Secure processing of machine data ─ practical tips for an effective concept

Secure processing of machine data ─ practical tips for an effective concept

Today, data everywhere is highly valuable. Companies use data as an important resource in, for example, the context of optimizing production processes in networked industrial systems. Data also constitute a lucrative business model for cybercriminals, and the threat situation is constantly growing. Holistic security concepts are urgently needed in Industry 4.0 environments where big data technology and cross-company communication are involved.

Digitized production processes generate massive volumes of data. These must be collected, evaluated, and utilized with secure methods that do not provide attackers with a gateway.

Machine data are an important basis for planning

The optimization of production results is based on a solid database

Machine data is highly important for planning efficient production processes. It provides the operator with information about when and with what loads machines are running productively, as well as when they are not running productively. They also confirm production results achieved with existing utilization. Machine data can be used to perform overall equipment efficiency calculations and, based on these, to plan adjustments to increase production.  

Avoiding failures through intelligent maintenance concepts

The availability of a plant is safeguarded by a predictive maintenance concept that prevents a plant shutdown in a worst-case scenario. This maintenance concept also helps in the avoidance of costs for unplanned on-site maintenance. Diagnostic data that machines provide to operators and manufacturers is maintenance-relevant information. An important measure for maintenance concepts is the effective protection of remote maintenance access. 

Inventory ─ gaining clarity on infrastructure inventory

As part of a holistic IT protection concept, machine data provides valuable information about the systems and components that are part of a production plant’s infrastructure.

This provides transparency over the status quo of your inventory, which may have undergone various changes during long system running times, while your documentation may not have. Up-to-date inventory is the basis for determining the scope and type of protective measures. The transparency gained supports planning for efficient resource use. 

Develop a strong concept for your business case. Define the specific need for machine data and determine what you want to collect and process this data for; doing so will result in an appropriate method for both a transportation route and processing of machine data. 
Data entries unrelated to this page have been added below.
--- src/rtl/psi_pkg.sv ---
// Shared definitions for the parallel sequence insertion/detection pair:
// FSM state encodings and the accumulator sizing rule.
package psi_pkg;

  typedef enum logic [1:0] {
    STS_Idle   = 2'b00,
    STS_Active = 2'b01,
    STS_Drain  = 2'b10
  } psi_state_e;

  // Accumulator must hold a partial word plus a full incoming word, or the
  // whole pattern sitting at the largest offset.
  function automatic int unsigned acc_width(input int unsigned wid_bitstream,
                                            input int unsigned wid_compair);
    int unsigned two_w;
    int unsigned c_w;
    two_w = 2 * wid_bitstream;
    c_w   = wid_compair + wid_bitstream;
    return (two_w > c_w) ? two_w : c_w;
  endfunction

endpackage

--- src/rtl/parallel_sequence_insertion.sv ---
// Builds a frame (sync pattern at a bit offset, then payload words) as an
// LSB-first bitstream and emits it as registered parallel words.
module parallel_sequence_insertion
  import psi_pkg::*;
#(
  parameter int unsigned WID_Bitstream = 8,
  parameter int unsigned WID_Compair   = 12,
  parameter int unsigned WID_Length    = 16
) (
  input  logic                             local_PSI_clk,
  input  logic                             local_PSI_reset,
  input  logic                             local_PSI_newframe,
  input  logic [WID_Compair-1:0]           local_PSI_pattern,
  input  logic [$clog2(WID_Bitstream)-1:0] local_PSI_offset,
  input  logic [WID_Length-1:0]            local_PSI_length,
  input  logic [WID_Bitstream-1:0]         local_PSI_data,
  input  logic                             local_PSI_valid,
  output logic                             PSI_local_ready,
  output logic                             PSI_local_busy,
  output logic [WID_Bitstream-1:0]         PSI_local_bitstream,
  output logic                             PSI_local_strobe,
  output logic                             PSI_local_last
);

  localparam int unsigned AccW  = acc_width(WID_Bitstream, WID_Compair);
  localparam int unsigned FillW = $clog2(AccW + 1);
  localparam logic [FillW-1:0] WFill = FillW'(WID_Bitstream);

  psi_state_e              state_q, state_d;
  logic [AccW-1:0]         acc_q, acc_d;
  logic [FillW-1:0]        fill_q, fill_d;
  logic [WID_Length-1:0]   remaining_q, remaining_d;
  logic [WID_Bitstream-1:0] bitstream_q;
  logic                    strobe_q, last_q;

  logic                    emit;
  logic                    ready;
  logic                    accept;
  logic                    last;
  logic [AccW-1:0]         acc_sh;
  logic [FillW-1:0]        fill_after;
  logic [WID_Bitstream-1:0] word;

  // State and datapath registers.
  always_ff @(posedge local_PSI_clk or negedge local_PSI_reset) begin
    if (!local_PSI_reset) begin
      state_q     <= STS_Idle;
      acc_q       <= '0;
      fill_q      <= '0;
      remaining_q <= '0;
      bitstream_q <= '0;
      strobe_q    <= 1'b0;
      last_q      <= 1'b0;
    end else begin
      state_q     <= state_d;
      acc_q       <= acc_d;
      fill_q      <= fill_d;
      remaining_q <= remaining_d;
      strobe_q    <= emit;
      last_q      <= last;
      if (emit) begin
        bitstream_q <= word;
      end
    end
  end

  // Emit/accept decisions; depend only on registers plus the valid input.
  always_comb begin
    emit       = 1'b0;
    acc_sh     = acc_q;
    fill_after = fill_q;
    word       = '0;
    if (state_q == STS_Active || state_q == STS_Drain) begin
      emit = (fill_q >= WFill) || (state_q == STS_Drain && fill_q != '0);
      if (emit) begin
        acc_sh     = acc_q >> WID_Bitstream;
        fill_after = (fill_q >= WFill) ? fill_q - WFill : '0;
        // Bits above fill are zero by construction; masking keeps it explicit.
        word       = acc_q[WID_Bitstream-1:0] & ~({WID_Bitstream{1'b1}} << fill_q);
      end
    end
    ready  = (state_q == STS_Active) && (fill_after < WFill);
    accept = ready && local_PSI_valid;
    last   = emit && (state_q == STS_Drain) && (fill_after == '0);
  end

  // Next-state logic.
  always_comb begin
    state_d     = state_q;
    acc_d       = acc_q;
    fill_d      = fill_q;
    remaining_d = remaining_q;
    case (state_q)
      STS_Idle: begin
        if (local_PSI_newframe) begin
          acc_d       = AccW'(local_PSI_pattern) << local_PSI_offset;
          fill_d      = FillW'(local_PSI_offset) + FillW'(WID_Compair);
          remaining_d = local_PSI_length;
          state_d     = (local_PSI_length == '0) ? STS_Drain : STS_Active;
        end
      end
      STS_Active: begin
        acc_d  = acc_sh;
        fill_d = fill_after;
        if (accept) begin
          acc_d       = acc_sh | (AccW'(local_PSI_data) << fill_after);
          fill_d      = fill_after + WFill;
          remaining_d = remaining_q - WID_Length'(1);
          if (remaining_q == WID_Length'(1)) begin
            state_d = STS_Drain;
          end
        end
      end
      STS_Drain: begin
        acc_d  = acc_sh;
        fill_d = fill_after;
        if (last) begin
          state_d = STS_Idle;
        end
      end
      default: begin
        state_d     = STS_Idle;
        acc_d       = '0;
        fill_d      = '0;
        remaining_d = '0;
      end
    endcase
  end

  assign PSI_local_ready     = ready;
  assign PSI_local_busy      = (state_q != STS_Idle);
  assign PSI_local_bitstream = bitstream_q;
  assign PSI_local_strobe    = strobe_q;
  assign PSI_local_last      = last_q;

endmodule

--- config.mk ---
export PLATFORM = sky130hd
export DESIGN_NAME = parallel_sequence_insertion
export DESIGN_NICKNAME = d
export VERILOG_FILES = /design/src/rtl/psi_pkg.sv /design/src/rtl/parallel_sequence_insertion.sv
export SDC_FILE = /design/constraint.sdc
export NUM_CORES = 1
export LEC_CHECK = 0
export CAP_MARGIN = 20
export CORE_ASPECT_RATIO = 1.75
export CORE_MARGIN = 3
export CORE_UTILIZATION = 61
export CTS_CLUSTER_DIAMETER = 50
export DETAILED_ROUTE_END_ITERATION = 16
export PLACE_DENSITY = 0.94
export SLEW_MARGIN = 20
export SYNTH_ARGS = -nofsm -noshare
export SYNTH_HDL_FRONTEND = slang
export SYNTH_SLANG_ARGS = --single-unit
--- constraint.sdc ---
create_clock -name local_PSI_clk -period 4.1 [get_ports local_PSI_clk]
set_input_delay 0.41 -clock local_PSI_clk [delete_from_list [all_inputs] [get_ports local_PSI_clk]]
set_output_delay 0.41 -clock local_PSI_clk [all_outputs]
set_load 0.005 [all_outputs]
; After elaboration in Yosys (flattened, before gate mapping)
; Cells that the tools add are included.
[op_classes]
n_addsub = 4
multipliers = 0
div = 0
magnitude_cmp = 2
eq_ne = 7
n_shift = 3
mux = 23
bitwise_logic = 4
n_reduce_logical = 14
[op_table]
columns = cell, count
row1 = $mux W20, 4
row2 = $pmux W20 S3, 1
row3 = $pmux W16 S3, 1
row4 = $mux W16, 2
row5 = $mux W5, 5
row6 = $or A20 B20 Y20, 1
row7 = $shl A12 B3 Y20, 1
row8 = $shl A8 B5 Y20, 1
row9 = $eq A16 B1 Y1 const B, 1
row10 = $logic_not A16 Y1, 1
row11 = $mux W8, 2
row12 = $sub A16 B1 Y16 const B, 1
row13 = $pmux W5 S3, 1
row14 = $mux W2, 5
row15 = $and A8 B8 Y8, 1
row16 = $not A8 Y8, 1
row17 = $shl A8 B5 Y8 const A, 1
row18 = $ne A2 B2 Y1 const B, 3
row19 = $pmux W2 S3, 1
row20 = $add A3 B4 Y5 const B, 1
row21 = $add A5 B4 Y5 const B, 1
row22 = $ge A5 B4 Y1 const B, 1
row23 = $logic_and A1 B1 Y1, 5
row24 = $logic_not A5 Y1, 1
row25 = 13 further kinds, 14
[totals]
ff_bits = 53
latchBits = 0
ramBits = 0
mem_bits_ro = 0
in_bits = 43
output_inout_bits = 12
memories = 0

; Logic depth before layout (Yosys ltp)
; Gate-level depths: netlist of run 1.
[depth]
word_depth = 10
ltp_mapped = 12
ltp_nobuf = 10

; Least setup slack after synthesis of run 1
; OpenSTA, ideal clock, no wires.
[synth_timing]
path_type = register to register
start = reg state_q[0]
end = reg remaining_q[10]
setup_time_ns = 0.126
t_arrival_ns = 2.480
slack_ns = 1.494
path_stages_with_launch = 12
n_path_buf = 3
cell_sequence = dfrtp_1 inv_1 ha_1 buf_2 nand3b_1 and2_1 ha_1 nand3_1 a211o_1 buf_2 buf_2 a221o_1
[synth_via]
elab_chain_cells = 10
[synth_lines]
columns = element, line_no
row1 = "start, declared", parallel_sequence_insertion.sv:29  ; psi_state_e state_q, state_d;
row2 = "start signal, assigned", parallel_sequence_insertion.sv:47  ; state_q <= STS_Idle;
row3 = "start signal, assigned", parallel_sequence_insertion.sv:55  ; state_q <= state_d;
row4 = $eq A2 B2 Y1, "parallel_sequence_insertion.sv:73, parallel_sequence_insertion.sv:74, parallel_sequence_insertion.sv:93"
row5 = $logic_and A1 B1 Y1, parallel_sequence_insertion.sv:74  ; emit = (fill_q >= WFill) || (state_q == STS_Drain && fill_q != '0);
row6 = $logic_or A1 B1 Y1, parallel_sequence_insertion.sv:74
row7 = $mux W5, parallel_sequence_insertion.sv:75  ; if (emit) begin
row8 = $mux W5, parallel_sequence_insertion.sv:73  ; if (state_q == STS_Active || state_q == STS_Drain) begin
row9 = $lt A5 B4 Y1, parallel_sequence_insertion.sv:82  ; ready = (state_q == STS_Active) && (fill_after < WFill);
row10 = $logic_and A1 B1 Y1, parallel_sequence_insertion.sv:82
row11 = $logic_and A1 B1 Y1, parallel_sequence_insertion.sv:83  ; accept = ready && local_PSI_valid;
row12 = $ne A2 B2 Y1 (no line), n/a
row13 = $reduce_and A3 Y1 (no line), n/a
row14 = "end signal, assigned", parallel_sequence_insertion.sv:58  ; remaining_q <= remaining_d;
row15 = "end, declared", parallel_sequence_insertion.sv:32  ; logic [WID_Length-1:0] remaining_q, remaining_d;
; Parallel ways exist; a longest one is shown, timed or not.
; A chain may end at the register's enable or synchronous reset.

; Final worst setup path of run 1
[layout_timing]
start = reg state_q[1]
end = reg remaining_q[10]
; Same word-level chain as after synthesis.

==> summary.txt, run 1 <==
STA
  – Final worst path period need: 3.29 ns
  – Clock Skew: 0.00713 ns
  – Setup TNS: 0 ns
  – Slew headroom: 34.4%
  – Count of final setup violators: 0
  – Final period utilization: 80.3%
  – Unrepaired setup endpoints after global routing: no
  – Hold Vio Cnt, Final: 0
  – Slew @ Worst Pin: 0.976 ns
  – Slew Viols, Final: 0
  – Fmax: 0.304 GHz

Setup path
  – Crit. End Element: register
  – Critical Path Fanout Max: 30
  – Reg2reg setup slack: 0.81 ns
  – R2R Path Start: state_q[1]
  – FF-to-FF path depth: 10
  – Kind of critical path: reg -> reg
  – CP arrival: 3.49 ns
  – WP data required: 4.30 ns
  – R2R Path End: remaining_q[10]
  – Worst Setup Start Kind: register

Global routing
  – Pin count of the biggest net entering global routing: 54
  – Antenna violations before repair: 0
  – GRT Total Usage: 36.7%
  – Global-route wire length before repair: 23.8 mm
  – Vias in the first global route: 4,569
  – Total gr overflow: 0

CTS
  – Max Root-Sink Buffers: 2
  – CTS tree: yes
  – Clock sink count: 53
  – Root Driver: clkbuf_16
  – Number of CTS-inserted buffers: 5
  – Clk_lat worst skew: 0.31 ns
  – Worst-path clk slew: 0.08 ns
  – Setup bufs post-CTS: 0
  – Post-CTS sizing: 0
  – # hold bufs at CTS: 0
  – H-tree lvl count: 2

Floorplanning
  – Initial Util: 63.6%
  – Die W: 70.1 um
  – Die area: 0.00829 mm^2
  – Core area: 0.00691 mm^2
  – Num rows: 40
  – I/O pin total: 55
  – Die H: 118 um

Cells and area
  – Fill count: 544
  – Ant diodes: 0
  – Area growth, synth to finish: 15.0%
  – Nets: 595
  – Share of cells above drive strength 1: 9.89%
  – Fin util: 73.1%

Logic synthesis
  – Sequential share of the synthesized area: 30.2%
  – Mapped Cells: 517
  – Top FF cell, synth: dfrtp_1
  – Post-synth EDFFs: 0
  – Synthesis Warnings: 0
  – Syn Nets: 567
  – Post-synth cell types: 69
  – #FFs+latches synth: 53
  – Post-synthesis cell area: 0.00439 mm^2
  – Synthesized area per cell: 8.49 um^2
  – Ys async rst share: 100%

Detailed routing
  – DR vias/cell: 7.32
  – Wire per inst: 24.1 um
  – Final wirelength: 15.2 mm
  – Drc violations: 0
  – Final antenna-violating net count: 0
  – Pre-Repair DR Iteration Count: 6
  – Initial drt markers: 325
  – Vias: 4,609

Placed design
  – # port buffers: 54
  – GP Congestion: 1.00
  – HPWL after DPL: 11.3 mm

Pwr
  – Worst vdd ir: 297 uV
  – LEAKAGE: 2.06 nW
  – Pwr dens: 757 mW/mm^2
  – Overall power: 3.82 mW

Worst hold path
  – Hold Crit Class: in -> async

Job
  – Max-cap viol count: 0

Outcome
  – Status: complete, no violations
## kinds of logic after synthesis
logic type | count (synthesis) | synth area share, %
flip-flops | 53 | 30.2
AND/OR/NAND/NOR | 181 | 21.5
buffers and inverters | 55 | 5.67
AO/OA/AOI/OAI | 182 | 28.7
multiplexers | 39 | 11.9
adder cells (fa/ha/maj) | 7 | 1.99
## critical path, stage by stage, from the launching register on
cell	delay, ns
dfrtp_1	0.39
inv_1	0.09
ha_1	0.48
nand3b_1	0.16
and2_1	0.19
ha_1	0.20
nand3_1	0.26
a211o_1	0.78
nor3_1	0.14
a21o_1	0.20
a221o_1	0.28
## state kept, by name (all words and copies together) (netlist names)
name                 cells
PSI_local_bitstream      8
PSI_local_last           1
PSI_local_strobe         1
acc_q                   20
fill_q                   5
remaining_q             16
state_q                  2
## power by group
group	internal, mW	switching, mW	total (mW)
combinational	0.902	1.43	2.33
clock	0.228	0.215	0.444
sequential	0.736	0.312	1.05
## cells in the mapped netlist (7+ instances only)
library cell,n,share of area (%)
nor3_1,11,1.3
and3_1,12,1.7
a21o_1,12,2.1
inv_1,12,1.0
nor2_1,30,2.6
a22oi_1,11,1.9
dfrtp_1,53,30
clkbuf_1,19,1.6
ha_1,7,2.0
nand2b_1,8,1.1
a21oi_1,34,3.9
mux2_2,13,3.3
nand3_1,23,2.6
mux2i_1,16,3.6
nor4_1,7,1.0
o21ai_0,41,4.7
mux4_2,9,4.6
o211ai_1,8,1.4
nand2_1,53,4.5
buf_2,17,1.9
a221o_1,11,2.5
## per-layer routing
| metal | share of wire, % | global-route usage, % |
|---|---|---|
| met1 | 33 | 37.2 |
| met5 | 0 | 0 |
| met4 | 9.8 | 31.1 |
| met2 | 51 | 63.9 |
| met3 | 6.4 | 5.70 |
## through the flow
stage	area, um^2	instances	hold WS, ns	setup slack, ns
global route	5050	630	0.294	0.586
detailed placement	4900	622	0.468	0.888
global placement	4900	622	0.452	1.12
CTS	5050	630	0.258	0.890
floorplan	4390	517	0.114	1.49
finish	5050	630	0.222	0.809
## cells in the final DEF (no fill, tap or decap), types with 9 or more instances in the layout
master,Yosys,layout
mux2i_1,16,16
inv_1,12,12
a22oi_1,11,11
nand3_1,23,23
a21oi_1,34,34
buf_4,1,9
and3_1,12,12
mux4_2,9,9
mux2_2,13,13
a21o_1,12,12
nor2_1,30,30
a221o_1,11,11
o21ai_0,41,41
dfrtp_1,53,53
nand2_1,53,53
clkdlybuf4s50_1,0,53
nor3_1,11,11
## worst max-delay path by stage
stage / startpoint / end / slack, ns / cells after the start
floorplan: state_q[0] / remaining_q[10] / 1.49 / 11
global placement: state_q[0] / remaining_q[12] / 1.12 / 10
detailed placement: state_q[0] / remaining_q[10] / 0.89 / 10
CTS: state_q[0] / remaining_q[10] / 0.89 / 10
global route: state_q[1] / remaining_q[7] / 0.59 / 10
finish: state_q[1] / remaining_q[10] / 0.81 / 10
## cell type report
type	instances	area [um^2]	area share [%]
Clock inverter	3	21.3	0.421
Multi-Input combinational cell	409	2820	55.8
Clock buffer	5	125	2.48
Sequential cell	53	1330	26.3
Timing Repair Buffer	63	603	11.9
Tap cell	84	105	2.08
Inverter	13	51.3	1.02
Note: power is estimated with default switching activity, not from simulation.
==> run 2, diff against run 1 <==
--- a/config.mk
+++ b/config.mk
@@ -8,10 +8,10 @@
 export CAP_MARGIN = 20
 export CORE_ASPECT_RATIO = 1.75
 export CORE_MARGIN = 3
-export CORE_UTILIZATION = 61
+export CORE_UTILIZATION = 57
 export CTS_CLUSTER_DIAMETER = 50
 export DETAILED_ROUTE_END_ITERATION = 16
-export PLACE_DENSITY = 0.94
+export PLACE_DENSITY = 0.89
 export SLEW_MARGIN = 20
 export SYNTH_ARGS = -nofsm -noshare
 export SYNTH_HDL_FRONTEND = slang
==> constraint.sdc (replaced) <==
create_clock -name local_PSI_clk -period 3.06 [get_ports local_PSI_clk]
set_input_delay 0.306 -clock local_PSI_clk [delete_from_list [all_inputs] [get_ports local_PSI_clk]]
set_output_delay 0.306 -clock local_PSI_clk [all_outputs]
set_load 0.005 [all_outputs]
==> run 2 against run 1 <==
Against the previous run:
- the run now ends with hold timing left
- first-iteration DRC count rose by 20%
- cell count is 2.4% higher
- clock-buffer cell count unchanged
- largest cell class unchanged
==> summary.txt, run 2 (synthesis results as in run 1) <==
Worst hold path
  – Hold Crit Class: in -> async

Cells and area
  – Max reg flops: 20 (unchanged)
  – Reg with most FFs: acc_q
  – Ant diodes: 0 (unchanged)
  – Commonest cells after routing, fill and taps aside: dfrtp_1, nand2_1, clkdlybuf4s50_1
  – Share of cells above drive strength 1: 12.3% (+2.5 points)
  – Area growth, synth to finish: 18.2%
  – Fin area: 0.00519 mm^2 (+2.8%)
  – Final std cells w/o fill: 645 (+2.4%)
  – Nets: 608 (+2.2%)

Floorplanning
  – Num rows: 41 (+2.5%)
  – Initial Util: 59.9% (-3.7 points)
  – Die W: 72.4 um (+3.2%)
  – Die H: 122 um (+3.3%)
  – Core area: 0.00734 mm^2 (+6.2%)
  – Die area: 0.00884 mm^2 (+6.5%)
  – I/O pin total: 55 (unchanged)

Placed design
  – HPWL after DPL: 12.0 mm (+5.9%)
  – GP Congestion: 1.01 (+1.3%)
  – Placed cell area: 0.00501 mm^2 (+2.3%)
  – # port buffers: 54 (unchanged)
  – DP Cell Count: 637 (+2.4%)

Detailed routing
  – Final antenna-violating net count: 0 (unchanged)
  – Initial drt markers: 389 (+20%)
  – Wire per inst: 24.2 um (+0.41%)
  – DR vias/cell: 7.28 (-0.50%)
  – Pre-Repair DR Iteration Count: 5 (-1)
  – Final wirelength: 15.6 mm (+2.8%)
  – Drc violations: 0 (unchanged)
  – Vias: 4,695 (+1.9%)

Setup path
  – CP peak stage delay: 0.43 ns (-0.35 ns)
  – Critical-path cell list: inv_1 > ha_2 > nand2b_1 > and2_1 > ha_1 > nand3_2 > a211o_1 > buf_4 > nor4_1 > o21ai_0 > nand3_1
  – Kind of critical path: reg -> reg
  – R2R Path Start: state_q[0]
  – Critical Path Fanout Max: 30 (unchanged)
  – R2R Path End: remaining_q[5]
  – Worst Setup Start Kind: register
  – WP data required: 3.29 ns (-1.01 ns)
  – Reg2reg setup slack: 0.29 ns (-0.52 ns)
  – Crit. End Element: register
  – Crit path max-delay cell type: ha_2
  – FF-to-FF path depth: 11 (+1)
  – CP arrival: 3.00 ns (-0.49 ns)

Global routing
  – Vias in the first global route: 4,665 (+2.1%)
  – Global-route wire length before repair: 24.1 mm (+1.2%)
  – GRT Total Usage: 36.1% (-0.66 points)
  – Antenna violations before repair: 0 (unchanged)
  – Total gr overflow: 0 (unchanged)
  – Pin count of the biggest net entering global routing: 32 (-41%)

STA
  – Slew headroom: 55.0% (+21 points)
  – Final period utilization: 90.4% (+10 points)
  – Unrepaired setup endpoints after global routing: no
  – Setup TNS: 0 ns (unchanged)
  – Fmax: 0.361 GHz (+19%)
  – Slew @ Worst Pin: 0.672 ns (-0.304 ns)
  – Hold Vio Cnt, Final: 1 (+1)
  – Hold Slack: -0.000153 ns (-0.222 ns)
  – Slew Viols, Final: 0 (unchanged)
  – Clock Skew: 0.00976 ns (+0.00263 ns)
  – Count of final setup violators: 0 (unchanged)
  – Final worst path period need: 2.77 ns (-0.525 ns)

CTS
  – CTS tree: yes
  – Root Driver: clkbuf_16
  – Setup bufs post-CTS: 0 (unchanged)
  – Clk_lat worst skew: 0.30 ns (about the same)
  – Worst-path clk slew: 0.07 ns (about the same)
  – Max Root-Sink Buffers: 2 (unchanged)
  – Number of CTS-inserted buffers: 5 (unchanged)
  – H-tree lvl count: 2 (unchanged)
  – Clock sink count: 53 (unchanged)

Pwr
  – LEAKAGE: 2.14 nW (+4.0%)
  – Worst vdd ir: 456 uV (+53%)
  – Pwr dens: 1020 mW/mm^2 (+35%)

Job
  – Max-cap viol count: 0 (unchanged)

Outcome
  – Failing checks: hold timing
  – Status: finished with violations
[run 2: cell types whose count changed in the layout (fill, tap and decap cells not counted)]
cell,change
nand3_2,+1
ha_1,-1
buf_12,+1
ha_2,+1
nand3_1,-1
buf_4,+12
clkinvlp_4,-1
bufinv_16,+1
[run 2: worst max path at each step]
stage,from,endpoint,slack [ns],depth (start not counted)
final,state_q[0],remaining_q[5],0.29,11
after global routing,state_q[1],remaining_q[8],0.12,11
after CTS,state_q[0],remaining_q[12],0.20,11
after detailed placement,state_q[0],remaining_q[12],0.19,11
after global placement,state_q[0],remaining_q[7],0.35,11
after floorplan,state_q[0],remaining_q[10],0.45,11
[run 2: final cells by class]
| cell class | instances | area [um^2] |
|---|---|---|
| Clock buffer | 5 | 125 |
| Inverter | 13 | 51.3 |
| Sequential cell | 53 | 1330 |
| Fill cell | 615 | 2140 |
| Clock inverter | 3 | 43.8 |
| Multi-Input combinational cell | 409 | 2820 |
| Timing Repair Buffer | 76 | 713 |
| Tap cell | 86 | 108 |
[run 2: where the power goes]
group	internal, mW	switching, mW	total [mW]
Sequential	0.989	0.324	1.31
Combinational	1.29	2.03	3.31
Clock	0.388	0.281	0.669
Total	2.67	2.63	5.30
[run 2: worst max-delay path: cells and delay by family (launching register included)]
family	cells	cell delay, ns
flip-flops	1	0.39
AO/OA/AOI/OAI	2	0.50
adder cells (fa/ha/maj)	2	0.62
buffers and inverters	2	0.31
AND/OR/NAND/NOR	5	0.87
[run 2: metal layers]
| layer | GRT usage [%] | wire length, um | vias to the layer above |
|---|---|---|---|
| li1 | - | - | 2071 |
| met3 | 4.21 | 1040 | 103 |
| met2 | 65.4 | 8190 | 301 |
| met1 | 36.0 | 5010 | 2220 |
| met4 | 28.0 | 1380 | 0 |
| met5 | 0 | 0 | - |
[run 2: what timing repair did]
item,in CTS,in global routing
endpoints found under the setup margin,0,8
hold buffers,0,0
resized for setup,0,2
[run 2: metrics by stage]
| stage | utilization [%] | total power [mW] | setup WS, ns | hold slack, ns |
|---|---|---|---|---|
| 6_report | 70.8 | 5.30 | 0.294 | -0.000153 |
| 5_1_grt | 70.8 | 5.59 | 0.119 | 0.0238 |
| 4_1_cts | 70.7 | 5.20 | 0.197 | 0.0129 |
| 3_5_place_dp | 68.4 | 4.53 | 0.188 | 0.333 |
| 3_3_place_gp | 68.4 | 4.43 | 0.349 | 0.329 |
| 2_1_floorplan | - | 3.47 | 0.454 | 0.0104 |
Machine data and their value

Machine data is divided into process data and product data:

Process data

Sensors provide control data that are necessary in the production process for the operation of a machine, as well as data that are generated during operation. They provide information about status in a running process and they support process monitoring.

Product data

Product data result during the production process. They map the production process in terms of quantity and quality (for example, piece counts, temperature, etc.).

Intelligent data selection, and the drawing of the “right” conclusions from data analysis are a valuable basis for decision making. Even data from older existing machines can provide useful information about condition via proprietary control interfaces and automation protocols, thus providing a valid basis for investment decisions.

To whom do machine data belong?

This question is relevant when it comes to warranty services, for example. If a machine is operated outside the load limits defined by the manufacturer and this can be proven by machine data flowing back to the manufacturer, this will affect warranty claims.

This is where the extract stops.